What Is Front Running? This Is The Process On How Social Media Traders Make Money

Front running is a term used in financial markets to describe the practice of taking advantage of advanced knowledge of upcoming trades to make a profit. In options trading, front running occurs when someone buys or sells an option contract based on information they have about a large order that is about to be executed in the same underlying security. 

This is a common tactic used by traders among social media with a large following, of which are relatively new to options trading or the stock market itself. 
To understand front running options contracts, it is essential to know how options trading works. An option is a contract that gives the buyer the right, but not the obligation, to buy or sell an underlying security at a specific price on or before a specific date. When someone buys or sells an option contract, they are taking a position in the market that depends on the underlying security's price movement. Options contracts can be bought and sold just like stocks, and the price of an option is determined by several factors, including the underlying security's price, the expiration date, and the strike price.


Here is an example of what front running looks like with options contracts.


1. Trader A will use posts on different social media platforms to start up "hype" around a certain stock. 

2. Trader A will then purchase options for a stock (for illustration purposes we'll call it $XYZ) for a low amount, perhaps $0.15 per contract. 

3. After purchasing for $0.15 per contract, Trader A will then utilize their social media following with "callouts" such as "$XYZ is going crazy!
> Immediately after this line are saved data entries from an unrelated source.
==> src/common/microControlPkg.sv <==
package microControlPkg;

    // default widths, passed down from the top level
    localparam int StateWidthDefault = 7;
    localparam int WordWidthDefault  = 45;

    localparam int opcodeWidth   = 4;
    localparam int flagWidth     = 3;
    localparam int seqOpWidth    = 3;
    localparam int condSelWidth  = 3;
    localparam int controlsWidth = 32;

    // control word field positions (lsb of each field)
    localparam int seqOpLo    = 0;
    localparam int condSelLo  = 3;
    localparam int targetLo   = 6;
    localparam int controlsLo = 13;

    // sequencer operations
    localparam logic [seqOpWidth-1:0] seqNext     = 3'd0;
    localparam logic [seqOpWidth-1:0] seqDispatch = 3'd1;
    localparam logic [seqOpWidth-1:0] seqBranch   = 3'd2;
    localparam logic [seqOpWidth-1:0] seqJump     = 3'd3;
    localparam logic [seqOpWidth-1:0] seqWait     = 3'd4;

    // condition select, condAlways makes a branch unconditional
    localparam logic [condSelWidth-1:0] condZero     = 3'd0;
    localparam logic [condSelWidth-1:0] condNegative = 3'd1;
    localparam logic [condSelWidth-1:0] condCarry    = 3'd2;
    localparam logic [condSelWidth-1:0] condAlways   = 3'd3;

    // aluFlags bit order
    localparam int flagZero     = 0;
    localparam int flagNegative = 1;
    localparam int flagCarry    = 2;

    // bit indices within the exported controls
    localparam int ctlMemRead   = 0;
    localparam int ctlIrLoad    = 1;
    localparam int ctlPcInc     = 2;
    localparam int ctlPcLoad    = 3;
    localparam int ctlAccLoad   = 4;
    localparam int ctlLoadFlags = 5;
    localparam int ctlMemWrite  = 6;
    localparam int ctlTrap      = 7;
    localparam int ctlMarLoad   = 8;
    localparam int ctlAluSub    = 9;

    // microstates
    localparam logic [StateWidthDefault-1:0] stFetch       = 7'd0;
    localparam logic [StateWidthDefault-1:0] stFetchWait   = 7'd1;
    localparam logic [StateWidthDefault-1:0] stDecode      = 7'd2;
    localparam logic [StateWidthDefault-1:0] stAddAddr     = 7'd3;
    localparam logic [StateWidthDefault-1:0] stAddRead     = 7'd4;
    localparam logic [StateWidthDefault-1:0] stAddExec     = 7'd5;
    localparam logic [StateWidthDefault-1:0] stSubAddr     = 7'd6;
    localparam logic [StateWidthDefault-1:0] stSubRead     = 7'd7;
    localparam logic [StateWidthDefault-1:0] stSubExec     = 7'd8;
    localparam logic [StateWidthDefault-1:0] stLoadAddr    = 7'd9;
    localparam logic [StateWidthDefault-1:0] stLoadWait    = 7'd10;
    localparam logic [StateWidthDefault-1:0] stLoadExec    = 7'd11;
    localparam logic [StateWidthDefault-1:0] stStoreWrite  = 7'd12;
    localparam logic [StateWidthDefault-1:0] stStoreDone   = 7'd13;
    localparam logic [StateWidthDefault-1:0] stBeqTest     = 7'd14;
    localparam logic [StateWidthDefault-1:0] stBeqSkip     = 7'd15;
    localparam logic [StateWidthDefault-1:0] stBranchTaken = 7'd16;
    localparam logic [StateWidthDefault-1:0] stTrap        = 7'd17;
    localparam logic [StateWidthDefault-1:0] stHalt        = 7'd18;

    // opcodes, every other code is illegal
    localparam logic [opcodeWidth-1:0] opAdd   = 4'h1;
    localparam logic [opcodeWidth-1:0] opSub   = 4'h2;
    localparam logic [opcodeWidth-1:0] opLoad  = 4'h3;
    localparam logic [opcodeWidth-1:0] opStore = 4'h4;
    localparam logic [opcodeWidth-1:0] opBeq   = 4'h5;
    localparam logic [opcodeWidth-1:0] opHalt  = 4'hf;

    // entry state per opcode, illegal codes land in stTrap
    localparam logic [StateWidthDefault-1:0] dispatchEntry [2**opcodeWidth] = '{
        opAdd:   stAddAddr,
        opSub:   stSubAddr,
        opLoad:  stLoadAddr,
        opStore: stStoreWrite,
        opBeq:   stBeqTest,
        opHalt:  stHalt,
        default: stTrap
    };

endpackage

==> src/microcode/MicroSequencer.sv <==
`timescale 1ns/1ps

module MicroSequencer #(
    parameter int StateWidth = microControlPkg::StateWidthDefault
) (
    input  logic                                   clk,
    input  logic                                   reset,
    input  logic [microControlPkg::seqOpWidth-1:0]  seqOp,
    input  logic [StateWidth-1:0]                  target,
    input  logic [microControlPkg::opcodeWidth-1:0] opcode,
    input  logic                                   condTrue,
    input  logic                                   memReady,
    output logic [StateWidth-1:0]                  currentState
);
    import microControlPkg::*;

    logic [StateWidth-1:0] nextState;
    logic [StateWidth-1:0] stateInc;
    logic [StateWidth-1:0] dispatchState;

    // sequential successor
    assign stateInc = currentState + 1'b1;

    // opcode lookup, illegal codes already map to stTrap in the table
    assign dispatchState = StateWidth'(dispatchEntry[opcode]);

    // next-state select by the word's seqOp field
    always_comb begin
        case (seqOp)
            seqNext: begin
                nextState = stateInc;
            end
            seqDispatch: begin
                nextState = dispatchState;
            end
            seqBranch: begin
                // condTrue comes from flags latched in earlier states
                if (condTrue) begin
                    nextState = target;
                end else begin
                    nextState = stateInc;
                end
            end
            seqJump: begin
                nextState = target;
            end
            seqWait: begin
                // stall here until memory is ready
                if (memReady) begin
                    nextState = stateInc;
                end else begin
                    nextState = currentState;
                end
            end
            default: begin
                // undefined op, restart at fetch
                nextState = StateWidth'(stFetch);
            end
        endcase
    end

    // microstate register
    always_ff @(posedge clk) begin
        if (reset) begin
            currentState <= StateWidth'(stFetch);
        end else begin
            currentState <= nextState;
        end
    end

endmodule

==> src/microcode/Microstore.sv <==
`timescale 1ns/1ps

module Microstore #(
    parameter int StateWidth = microControlPkg::StateWidthDefault,
    parameter int WordWidth  = microControlPkg::WordWidthDefault
) (
    input  logic                  reset,
    input  logic [StateWidth-1:0] currentState,
    output logic [WordWidth-1:0]  currentStateSignals,
    output logic [StateWidth-1:0] activeState
);
    import microControlPkg::*;

    // word fields, packed below as {controls, target, condSel, seqOp}
    logic [controlsWidth-1:0] ctl;
    logic [StateWidth-1:0]    tgt;
    logic [condSelWidth-1:0]  cond;
    logic [seqOpWidth-1:0]    op;

    always_comb begin
        // defaults give the fetch word minus memRead
        ctl = '0;
        tgt = StateWidth'(stFetch);
        cond = condAlways;
        op = seqNext;
        activeState = currentState;
        if (reset) begin
            // forced fetch word during reset
            ctl[ctlMemRead] = 1'b1;
            activeState = '0;
        end else begin
            case (currentState)
                // instruction fetch and decode
                stFetch: ctl[ctlMemRead] = 1'b1;
                stFetchWait: begin
                    ctl[ctlMemRead] = 1'b1;
                    op = seqWait;
                end
                stDecode: begin
                    ctl[ctlIrLoad] = 1'b1;
                    ctl[ctlPcInc] = 1'b1;
                    op = seqDispatch;
                end
                // add and sub share one pattern, only the alu select differs
                stAddAddr, stSubAddr: ctl[ctlMarLoad] = 1'b1;
                stAddRead, stSubRead: ctl[ctlMemRead] = 1'b1;
                stAddExec, stSubExec: begin
                    ctl[ctlAccLoad] = 1'b1;
                    ctl[ctlLoadFlags] = 1'b1;
                    ctl[ctlAluSub] = (currentState == stSubExec);
                    op = seqJump;
                end
                // load waits on the memory
                stLoadAddr: ctl[ctlMarLoad] = 1'b1;
                stLoadWait: begin
                    ctl[ctlMemRead] = 1'b1;
                    op = seqWait;
                end
                stLoadExec: begin
                    ctl[ctlAccLoad] = 1'b1;
                    op = seqJump;
                end
                stStoreWrite: begin
                    ctl[ctlMemWrite] = 1'b1;
                    op = seqWait;
                end
                stStoreDone: op = seqJump;
                // beq: taken goes to stBranchTaken, else falls into stBeqSkip
                stBeqTest: begin
                    cond = condZero;
                    tgt = StateWidth'(stBranchTaken);
                    op = seqBranch;
                end
                stBeqSkip: op = seqJump;
                stBranchTaken: begin
                    ctl[ctlPcLoad] = 1'b1;
                    op = seqJump;
                end
                stTrap: begin
                    ctl[ctlTrap] = 1'b1;
                    op = seqJump;
                end
                // halt spins on itself until reset
                stHalt: begin
                    tgt = StateWidth'(stHalt);
                    op = seqJump;
                end
                // unused states fall back to fetch
                default: begin
                    ctl[ctlMemRead] = 1'b1;
                    activeState = '0;
                end
            endcase
        end
    end

    assign currentStateSignals = {ctl, tgt, cond, op};

endmodule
I'm buying calls for $0.20 per contract."

4. Immediately after posting, followers on multiple social media platforms then see the callout of "$0.20 a contract" and immediately start to purchase it. Even with the price at $0.15, followers will think they're obtaining a "good deal" since the callout was at $0.20. 

5. Due to the low volume of these option contracts and dependent on the following Trader A has, these contracts will spike upwards of 50%-100% within minutes due to the amount of money being put in by Trader A's followers. 

6. What most followers don't know, is that Trader A already has a sell order at $0.20 for most of their contracts, which they already bought at $0.15. Within minutes, or in some cases seconds, Trader A has now made a 25% ROI by dumping their contracts onto their followers. 


The practice of front running options contracts is illegal and considered a form of insider trading. The Securities and Exchange Commission (SEC) has been cracking down on front running in recent years, and traders who engage in front running can face severe penalties, including fines and imprisonment (see Atlas Trading). The SEC has also introduced rules aimed at preventing front running, such as the "Information Barrier Rule," which requires broker-dealers to establish information barriers between different departments to prevent insider trading.